O calendário do Peixe nas próximas semanas é denso: antes da convocação da Seleção Brasileira, prevista para 18 de maio, o Santos precisa enfrentar o Recoleta-PAR pela Copa Sul-Americana, decidir vaga na Copa do Brasil contra o Coritiba e ainda cumprir compromissos pelo Brasileirão contra Red Bull Bragantino e o próprio Coxa. A comissão de Cuca optou por preservar o craque para essa sequência, entendendo que o desgaste acumulado em uma partida no sintético poderia comprometer os capítulos seguintes dessa maratona.

Gabigol desmente e entra na lista
Se a ausência de Neymar era esperada, a presença de Gabigol gerou mais ruído. O atacante chegou a ser apontado como dúvida pelo próprio técnico Cuca, mas desmentiu o treinador e confirmou presença na lista de relacionados. A situação incomum — um jogador contradizendo publicamente a avaliação do seu próprio comandante — acrescenta uma camada dramática ao clássico, que já carregava tensão suficiente pela situação na tabela. Zé Rafael também viajou com a delegação, recuperado de dores na coxa direita, enquanto Gabriel Menino e Gustavo Henrique seguem fora, ambos tratando lesões musculares, nas coxas direita e esquerda, respectivamente.

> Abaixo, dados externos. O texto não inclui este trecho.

==> src/rtl/spawn_scheduler.sv <==
// spawn_scheduler
//   Turns the game PRNG word into periodic trash-spawn requests on a grid.
//   A free-running frame-tick counter opens one spawn attempt every PERIOD
//   ticks. During an attempt one rand_in sample is taken per clock. Samples
//   that fall outside the grid are retried, up to RETRY_LIMIT samples. An
//   accepted coordinate is offered to the object manager. The number of live
//   objects is tracked so that no more than MAX_ACTIVE exist at once.
//
// Handshake: spawn_valid rises with stable spawn_x/spawn_y. Both hold until a
//   clock edge samples spawn_valid & spawn_ready, which completes the transfer.
//   The request is never withdrawn (not even by enable=0). spawn_ready is
//   ignored while spawn_valid=0.
//
// Ports:
//   clk, reset     clock; asynchronous active-high reset
//   enable         level, 1 = scheduling runs
//   tick           one-clock frame pulse
//   rand_in[15:0]  PRNG word: x = [5:0], y = [10:6], [15:11] unused
//   spawn_valid    request pending (out)
//   spawn_ready    object manager accepts the request (in)
//   spawn_x[5:0]   spawn column (out)
//   spawn_y[4:0]   spawn row (out)
//   collected      one-clock pulse: one live object was removed
//   active_count   live spawned objects (out)
//   spawn_skip     one-clock pulse: the period expired while full
//   retry_fail     one-clock pulse: RETRY_LIMIT samples were all off-grid
//   dbg_state[1:0] FSM state: 0 IDLE, 1 WAIT, 2 SAMPLE, 3 OFFER
module spawn_scheduler #(
   parameter int GRID_W      = 40,
   parameter int GRID_H      = 30,
   parameter int PERIOD      = 60,
   parameter int MAX_ACTIVE  = 8,
   parameter int RETRY_LIMIT = 16
) (
   input  logic        clk,
   input  logic        reset,
   input  logic        enable,
   input  logic        tick,
   input  logic [15:0] rand_in,
   output logic        spawn_valid,
   input  logic        spawn_ready,
   output logic [5:0]  spawn_x,
   output logic [4:0]  spawn_y,
   input  logic        collected,
   output logic [3:0]  active_count,
   output logic        spawn_skip,
   output logic        retry_fail,
   output logic [1:0]  dbg_state
);

   localparam int TW = (PERIOD > 1) ? $clog2(PERIOD) : 1;
   localparam int RW = (RETRY_LIMIT > 1) ? $clog2(RETRY_LIMIT) : 1;
   localparam logic [TW-1:0] TICK_LAST  = TW'(PERIOD - 1);
   localparam logic [RW-1:0] RETRY_LAST = RW'(RETRY_LIMIT - 1);
   localparam logic [3:0]    MAX_CNT    = 4'(MAX_ACTIVE);
   localparam logic [6:0]    GRID_W_L   = 7'(GRID_W);
   localparam logic [5:0]    GRID_H_L   = 6'(GRID_H);

   typedef enum logic [1:0] {
      S_IDLE   = 2'd0,
      S_WAIT   = 2'd1,
      S_SAMPLE = 2'd2,
      S_OFFER  = 2'd3
   } state_t;

   state_t          state_q, state_d;
   logic [TW-1:0]   tick_cnt_q, tick_cnt_d;
   logic [RW-1:0]   retry_cnt_q, retry_cnt_d;
   logic [5:0]      x_q, x_d;
   logic [4:0]      y_q, y_d;
   logic [3:0]      count_q, count_d;
   logic            skip_q, skip_d;
   logic            fail_q, fail_d;

   logic [5:0]      cand_x;
   logic [4:0]      cand_y;
   logic            cand_ok;
   logic            expire;
   logic            full;
   logic            handshake;
   logic            unused_rand_hi;

   assign cand_x         = rand_in[5:0];
   assign cand_y         = rand_in[10:6];
   assign unused_rand_hi = ^rand_in[15:11];
   assign cand_ok        = ({1'b0, cand_x} < GRID_W_L) && ({1'b0, cand_y} < GRID_H_L);
   assign expire         = tick && (tick_cnt_q == TICK_LAST);
   assign full           = (count_q >= MAX_CNT);
   // spawn_valid is the OFFER state itself, so reset drops it at once.
   assign handshake      = (state_q == S_OFFER) && spawn_ready;

   // State register and datapath registers.
   always_ff @(posedge clk or posedge reset) begin
      if (reset) begin
         state_q     <= S_IDLE;
         tick_cnt_q  <= '0;
         retry_cnt_q <= '0;
         x_q         <= '0;
         y_q         <= '0;
         count_q     <= '0;
         skip_q      <= 1'b0;
         fail_q      <= 1'b0;
      end else begin
         state_q     <= state_d;
         tick_cnt_q  <= tick_cnt_d;
         retry_cnt_q <= retry_cnt_d;
         x_q         <= x_d;
         y_q         <= y_d;
         count_q     <= count_d;
         skip_q      <= skip_d;
         fail_q      <= fail_d;
      end
   end

   // Next-state logic, including the tick and retry counters.
   always_comb begin
      state_d     = state_q;
      tick_cnt_d  = tick_cnt_q;
      retry_cnt_d = retry_cnt_q;
      // The period counter runs through WAIT, SAMPLE and OFFER alike; only
      // WAIT acts on an expiry, so an expiry elsewhere is simply lost.
      if (tick) begin
         tick_cnt_d = (tick_cnt_q == TICK_LAST) ? '0 : tick_cnt_q + TW'(1);
      end
      case (state_q)
         S_IDLE: begin
            tick_cnt_d = '0;
            if (enable) state_d = S_WAIT;
         end
         S_WAIT: begin
            if (!enable) begin
               state_d    = S_IDLE;
               tick_cnt_d = '0;
            end else if (expire && !full) begin
               state_d     = S_SAMPLE;
               retry_cnt_d = '0;
            end
         end
         S_SAMPLE: begin
            if (!enable) begin
               state_d    = S_IDLE;
               tick_cnt_d = '0;
            end else if (cand_ok) begin
               state_d = S_OFFER;
            end else if (retry_cnt_q == RETRY_LAST) begin
               state_d = S_WAIT;
            end else begin
               retry_cnt_d = retry_cnt_q + RW'(1);
            end
         end
         S_OFFER: begin
            // A pending request always completes; enable is only looked at
            // once the transfer happens.
            if (handshake) begin
               if (enable) begin
                  state_d = S_WAIT;
               end else begin
                  state_d    = S_IDLE;
                  tick_cnt_d = '0;
               end
            end
         end
         default: state_d = S_IDLE;
      endcase
   end

   // Registered outputs: coordinates, live count and status pulses.
   always_comb begin
      x_d     = x_q;
      y_d     = y_q;
      count_d = count_q;
      skip_d  = (state_q == S_WAIT) && enable && expire && full;
      fail_d  = (state_q == S_SAMPLE) && enable && !cand_ok && (retry_cnt_q == RETRY_LAST);
      if ((state_q == S_SAMPLE) && enable && cand_ok) begin
         x_d = cand_x;
         y_d = cand_y;
      end
      // A spawn and a collection in the same clock cancel out.
      if (handshake && !collected) begin
         count_d = count_q + 4'd1;
      end else if (!handshake && collected && (count_q != 4'd0)) begin
         count_d = count_q - 4'd1;
      end
   end

   assign spawn_valid  = (state_q == S_OFFER);
   assign spawn_x      = x_q;
   assign spawn_y      = y_q;
   assign active_count = count_q;
   assign spawn_skip   = skip_q;
   assign retry_fail   = fail_q;
   assign dbg_state    = state_q;

endmodule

Uma diferença abissal na tabela
O contexto esportivo deste Clássico da Saudade vale ser sublinhado com frieza aritmética: o Palmeiras de Abel Ferreira chega à 14ª rodada do Brasileirão 2026 como líder absoluto, com 32 pontos — fruto de dez vitórias, dois empates e uma única derrota. Os últimos cinco jogos resultaram em quatro triunfos e um empate, sequência que posiciona o Alviverde em ritmo de título. Do outro lado da tabela, o Santos ocupa a 17ª colocação com apenas 14 pontos, abrindo a zona de rebaixamento: três vitórias, cinco empates e cinco derrotas que traduzem uma campanha irregular desde o início da temporada.

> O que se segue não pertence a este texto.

$ cat src/rtl/branch_target_predictor.sv
// Direct-mapped branch target buffer with 2-bit saturating direction counters.
// Lookup is combinational for IF; training happens on EXE-resolved control flow.
module branch_target_predictor #(
    parameter int INDEX_BITS = 4,
    parameter int TAG_BITS   = 10
) (
    input  logic        clk,
    input  logic        rst,
    input  logic [63:0] pc_if,
    output logic        jump_if,
    output logic [63:0] pc_target_if,
    input  logic        upd_valid,
    input  logic        upd_is_cf,
    input  logic        upd_taken,
    input  logic [63:0] upd_pc,
    input  logic [63:0] upd_target,
    input  logic        mispredict,
    output logic [31:0] mispredict_cnt
);
    localparam int ENTRIES = 1 << INDEX_BITS;
    localparam int TAG_LSB = INDEX_BITS + 2;
    localparam int TAG_MSB = INDEX_BITS + TAG_BITS + 1;

    logic                valid_q  [ENTRIES];
    logic                valid_d  [ENTRIES];
    logic [TAG_BITS-1:0] tag_q    [ENTRIES];
    logic [TAG_BITS-1:0] tag_d    [ENTRIES];
    logic [63:0]         target_q [ENTRIES];
    logic [63:0]         target_d [ENTRIES];
    logic [1:0]          ctr_q    [ENTRIES];
    logic [1:0]          ctr_d    [ENTRIES];
    logic [31:0]         cnt_q;
    logic [31:0]         cnt_d;

    logic [INDEX_BITS-1:0] lk_idx;
    logic [INDEX_BITS-1:0] up_idx;
    logic [TAG_BITS-1:0]   lk_tag;
    logic [TAG_BITS-1:0]   up_tag;
    logic                  lk_hit;
    logic                  up_hit;
    logic                  up_en;
    logic [ENTRIES-1:0]    entry_we;
    logic                  unused_pc_bits;

    assign lk_idx = pc_if[INDEX_BITS+1:2];
    assign lk_tag = pc_if[TAG_MSB:TAG_LSB];
    assign up_idx = upd_pc[INDEX_BITS+1:2];
    assign up_tag = upd_pc[TAG_MSB:TAG_LSB];
    assign up_en  = upd_valid && upd_is_cf;

    // Bits outside the index/tag fields never participate in matching.
    assign unused_pc_bits = ^{pc_if[63:TAG_MSB+1], pc_if[1:0],
                              upd_pc[63:TAG_MSB+1], upd_pc[1:0]};

    // Lookup reads the registered table, so a same-cycle update is not visible yet.
    always_comb begin
        lk_hit       = valid_q[lk_idx] && (tag_q[lk_idx] == lk_tag);
        jump_if      = lk_hit && ctr_q[lk_idx][1];
        pc_target_if = jump_if ? target_q[lk_idx] : 64'd0;
        up_hit       = valid_q[up_idx] && (tag_q[up_idx] == up_tag);
    end

    genvar gi;
    generate
        for (gi = 0; gi < ENTRIES; gi++) begin : g_we
            assign entry_we[gi] = up_en && (up_idx == INDEX_BITS'(gi));
        end
    endgenerate

    always_comb begin
        for (int i = 0; i < ENTRIES; i++) begin
            valid_d[i]  = valid_q[i];
            tag_d[i]    = tag_q[i];
            target_d[i] = target_q[i];
            ctr_d[i]    = ctr_q[i];
            if (entry_we[i]) begin
                if (up_hit) begin
                    if (upd_taken) begin
                        if (ctr_q[i] != 2'b11) ctr_d[i] = ctr_q[i] + 2'd1;
                        target_d[i] = upd_target;
                    end else if (ctr_q[i] != 2'b00) begin
                        ctr_d[i] = ctr_q[i] - 2'd1;
                    end
                end else if (upd_taken) begin
                    // Miss-taken replaces whatever aliased entry lived here.
                    valid_d[i]  = 1'b1;
                    tag_d[i]    = up_tag;
                    target_d[i] = upd_target;
                    ctr_d[i]    = 2'b10;
                end
            end
        end
    end

    always_comb begin
        cnt_d = cnt_q;
        if (mispredict && upd_valid && (cnt_q != 32'hFFFF_FFFF)) cnt_d = cnt_q + 32'd1;
    end

    always_ff @(posedge clk) begin
        if (rst) begin
            for (int i = 0; i < ENTRIES; i++) begin
                valid_q[i]  <= 1'b0;
                tag_q[i]    <= '0;
                target_q[i] <= '0;
                ctr_q[i]    <= 2'b01;
            end
            cnt_q <= '0;
        end else begin
            for (int i = 0; i < ENTRIES; i++) begin
                valid_q[i]  <= valid_d[i];
                tag_q[i]    <= tag_d[i];
                target_q[i] <= target_d[i];
                ctr_q[i]    <= ctr_d[i];
            end
            cnt_q <= cnt_d;
        end
    end

    assign mispredict_cnt = cnt_q;
endmodule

A chegada de Cuca em março trouxe esperança ao clube da Baixada, mas a equipe ainda busca a regularidade que a salve da degola. Segundo análise do SportNavo, o retrospecto recente dos clássicos tampouco anima os santistas: o Palmeiras venceu 13 dos últimos 17 confrontos diretos entre os dois, com apenas uma derrota nesse recorte. Jogar no Allianz Parque, ainda sem o maior nome do elenco, torna o desafio ainda mais íngreme.
O que esperar do sábado
Há um paradoxo curioso na decisão do Santos. Ao poupar Neymar, o clube protege seu maior patrimônio esportivo para uma sequência de jogos em que cada ponto importa — Copa Sul-Americana, Copa do Brasil e Brasileirão. Mas o preço imediato é entrar no estádio do líder sem a única figura capaz de inverter as probabilidades com um lance de gênio. Nas palavras correntes dentro do vestiário santista, segundo apuração do SportNavo, a missão é equilibrar a equipe coletivamente e aproveitar eventuais brechas deixadas pelo adversário.
Abel Ferreira, consolidado como o treinador mais vitorioso da história do Palmeiras, deve escalar o time titular sem maiores alterações, apostando no mesmo modelo de pressão alta e posse que elevou o clube à liderança. Para o Santos, a equação é clara: um bom resultado diante do arquirrival seria o oxigênio que a temporada ainda não ofereceu. A bola rola neste sábado (2), às 18h30, no Allianz Parque.